**What you have to do:**
Please return all of the records that follow, exactly as written.

(Data shown)

Source: an optimization exercise on an open RTL-to-GDS flow (aim: small area and a short achievable clock period). Production flows keep margins and buffers that such runs may drop. Only simulation tests tie the RTL to the original design; equivalence was not proved. Power figures rest on the tool's default switching activity, not on a simulated workload.

Setup of lane 1:
Design mem_port_arbiter, start of the top module:
module mem_port_arbiter (
  input  logic        clk,
  input  logic        rst,
  input  logic        req_0_vld_in,
  input  logic [47:0] req_0_address_in,
  output logic        req_0_afull_out,
  input  logic        req_1_vld_in,
  input  logic [47:0] req_1_address_in,
  output logic        req_1_afull_out,
  input  logic        req_2_vld_in,
  input  logic [47:0] req_2_address_in,
  output logic        req_2_afull_out,
  input  logic        rsp_0_afull_in,
  output logic        rsp_0_write_en_out,
  output logic [63:0] rsp_0_data_out,
  input  logic        rsp_1_afull_in,
  output logic        rsp_1_write_en_out,
  output logic [63:0] rsp_1_data_out,
  input  logic        rsp_2_afull_in,
  output logic        rsp_2_write_en_out,
  output logic [63:0] rsp_2_data_out,
  input  logic        mem_rq_afull_in,
  output logic        mem_rq_vld_out,
  output logic [47:0] mem_rq_address_out,
  output logic        mem_rs_afull_out,
  input  logic        mem_rs_write_en_in,
  input  logic [63:0] mem_rs_data_in,
  output logic        idle_out,
  output logic        err_out
);
  localparam int NREQ = 3;
  localparam int AW   = 48;
  localparam int DW   = 64;
  localparam int IND  = 16;
  localparam int TAGD = 64;
  logic [NREQ-1:0] push_vld;
  logic [AW-1:0]   push_addr [NREQ];
  assign push_vld     = {req_2_vld_in, req_1_vld_in, req_0_vld_in};
  assign push_addr[0] = req_0_address_in;
  assign push_addr[1] = req_1_address_in;
  assign push_addr[2] = req_2_address_in;
  logic [AW-1:0]   in_mem [NREQ][IND];
  logic [4:0]      in_wr_ptr [NREQ];
  logic [4:0]      in_rd_ptr [NREQ];
  logic [4:0]      in_occ    [NREQ];
  logic [NREQ-1:0] in_nonempty, in_full, push_ok, pop, in_up, in_dn, req_afull;
  always_comb begin
    for (int r = 0; r < NREQ; r++) begin
      in_occ[r]  = in_wr_ptr[r] - in_rd_ptr[r];
      push_ok[r] = push_vld[r] & ~in_full[r];
    end
  end
  ...
Size: ~7,100 cells after synthesis, about 2,700 flip-flops, ~470 I/O pins, roughly 0.099 mm² of cells after synthesis.
Settings: LEC_CHECK=0, ABC_AREA=1, CAP_MARGIN=20, CORE_MARGIN=2, CORE_UTILIZATION=60, CTS_CLUSTER_DIAMETER=150, CTS_CLUSTER_SIZE=30, SETUP_SLACK_MARGIN=3.7, SLEW_MARGIN=20; clock period 6.0 ns.
standard.sh (not shown) runs the stock make flow with config.mk's settings and CLKGATE_MAP_FILE= SYNTH_SCRIPT=/design/flow/synth_recipe.tcl, a recipe that flattens the netlist after the stock synthesis.
==> flow/flow/run.sh <==
#!/bin/bash
# The standard layout (standard.sh, synthesis unchanged) with two
# changes: the port buffers are the smallest buffer cell, and after global
# placement each flip-flop that only feeds output-port buffers is moved next
# to those buffers (pull_out_flops.tcl) before legalization. Each step's
# output goes to its own log file in this folder.
set -euo pipefail
PORTBUF="BUFFER_PORTS_ARGS=-buffer_cell sky130_fd_sc_hd__buf_1"
RES="$PWD/orfs/results/${FLOW_PLATFORM}/mem_port_arbiter/base"
bash standard.sh synth > synth.log 2>&1
bash standard.sh "$PORTBUF" floorplan > floorplan.log 2>&1
bash standard.sh "$PORTBUF" "$RES/3_3_place_gp.odb" > place_gp.log 2>&1
cp "$RES/3_3_place_gp.odb" "$RES/3_3_place_gp.unpulled.odb"
ODB_IN="$RES/3_3_place_gp.unpulled.odb" ODB_OUT="$RES/3_3_place_gp.odb" \
  openroad -no_init -exit flow/pull_out_flops.tcl > pull_out_flops.log 2>&1
bash standard.sh "$PORTBUF" place > place.log 2>&1
bash standard.sh "$PORTBUF" cts > cts.log 2>&1
bash standard.sh "$PORTBUF" route > route.log 2>&1
bash standard.sh "$PORTBUF" finish > finish.log 2>&1
test -f out/final.def
Other scripts of this flow, unchanged in this note and not shown: flow/flow/pull_out_flops.tcl
Lane 1 | status: complete | timing, DRC, antenna: pass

(End Data shown)

**Solved exercise:**
Source: an optimization exercise on an open RTL-to-GDS flow (aim: small area and a short achievable clock period). Production flows keep margins and buffers that such runs may drop. Only simulation tests tie the RTL to the original design; equivalence was not proved. Power figures rest on the tool's default switching activity, not on a simulated workload.

Setup of lane 1:
Design mem_port_arbiter, start of the top module:
module mem_port_arbiter (
  input  logic        clk,
  input  logic        rst,
  input  logic        req_0_vld_in,
  input  logic [47:0] req_0_address_in,
  output logic        req_0_afull_out,
  input  logic        req_1_vld_in,
  input  logic [47:0] req_1_address_in,
  output logic        req_1_afull_out,
  input  logic        req_2_vld_in,
  input  logic [47:0] req_2_address_in,
  output logic        req_2_afull_out,
  input  logic        rsp_0_afull_in,
  output logic        rsp_0_write_en_out,
  output logic [63:0] rsp_0_data_out,
  input  logic        rsp_1_afull_in,
  output logic        rsp_1_write_en_out,
  output logic [63:0] rsp_1_data_out,
  input  logic        rsp_2_afull_in,
  output logic        rsp_2_write_en_out,
  output logic [63:0] rsp_2_data_out,
  input  logic        mem_rq_afull_in,
  output logic        mem_rq_vld_out,
  output logic [47:0] mem_rq_address_out,
  output logic        mem_rs_afull_out,
  input  logic        mem_rs_write_en_in,
  input  logic [63:0] mem_rs_data_in,
  output logic        idle_out,
  output logic        err_out
);
  localparam int NREQ = 3;
  localparam int AW   = 48;
  localparam int DW   = 64;
  localparam int IND  = 16;
  localparam int TAGD = 64;
  logic [NREQ-1:0] push_vld;
  logic [AW-1:0]   push_addr [NREQ];
  assign push_vld     = {req_2_vld_in, req_1_vld_in, req_0_vld_in};
  assign push_addr[0] = req_0_address_in;
  assign push_addr[1] = req_1_address_in;
  assign push_addr[2] = req_2_address_in;
  logic [AW-1:0]   in_mem [NREQ][IND];
  logic [4:0]      in_wr_ptr [NREQ];
  logic [4:0]      in_rd_ptr [NREQ];
  logic [4:0]      in_occ    [NREQ];
  logic [NREQ-1:0] in_nonempty, in_full, push_ok, pop, in_up, in_dn, req_afull;
  always_comb begin
    for (int r = 0; r < NREQ; r++) begin
      in_occ[r]  = in_wr_ptr[r] - in_rd_ptr[r];
      push_ok[r] = push_vld[r] & ~in_full[r];
    end
  end
  ...
Size: ~7,100 cells after synthesis, about 2,700 flip-flops, ~470 I/O pins, roughly 0.099 mm² of cells after synthesis.
Settings: LEC_CHECK=0, ABC_AREA=1, CAP_MARGIN=20, CORE_MARGIN=2, CORE_UTILIZATION=60, CTS_CLUSTER_DIAMETER=150, CTS_CLUSTER_SIZE=30, SETUP_SLACK_MARGIN=3.7, SLEW_MARGIN=20; clock period 6.0 ns.
standard.sh (not shown) runs the stock make flow with config.mk's settings and CLKGATE_MAP_FILE= SYNTH_SCRIPT=/design/flow/synth_recipe.tcl, a recipe that flattens the netlist after the stock synthesis.
==> flow/flow/run.sh <==
#!/bin/bash
# The standard layout (standard.sh, synthesis unchanged) with two
# changes: the port buffers are the smallest buffer cell, and after global
# placement each flip-flop that only feeds output-port buffers is moved next
# to those buffers (pull_out_flops.tcl) before legalization. Each step's
# output goes to its own log file in this folder.
set -euo pipefail
PORTBUF="BUFFER_PORTS_ARGS=-buffer_cell sky130_fd_sc_hd__buf_1"
RES="$PWD/orfs/results/${FLOW_PLATFORM}/mem_port_arbiter/base"
bash standard.sh synth > synth.log 2>&1
bash standard.sh "$PORTBUF" floorplan > floorplan.log 2>&1
bash standard.sh "$PORTBUF" "$RES/3_3_place_gp.odb" > place_gp.log 2>&1
cp "$RES/3_3_place_gp.odb" "$RES/3_3_place_gp.unpulled.odb"
ODB_IN="$RES/3_3_place_gp.unpulled.odb" ODB_OUT="$RES/3_3_place_gp.odb" \
  openroad -no_init -exit flow/pull_out_flops.tcl > pull_out_flops.log 2>&1
bash standard.sh "$PORTBUF" place > place.log 2>&1
bash standard.sh "$PORTBUF" cts > cts.log 2>&1
bash standard.sh "$PORTBUF" route > route.log 2>&1
bash standard.sh "$PORTBUF" finish > finish.log 2>&1
test -f out/final.def
Other scripts of this flow, unchanged in this note and not shown: flow/flow/pull_out_flops.tcl
Lane 1 | status: complete | timing, DRC, antenna: pass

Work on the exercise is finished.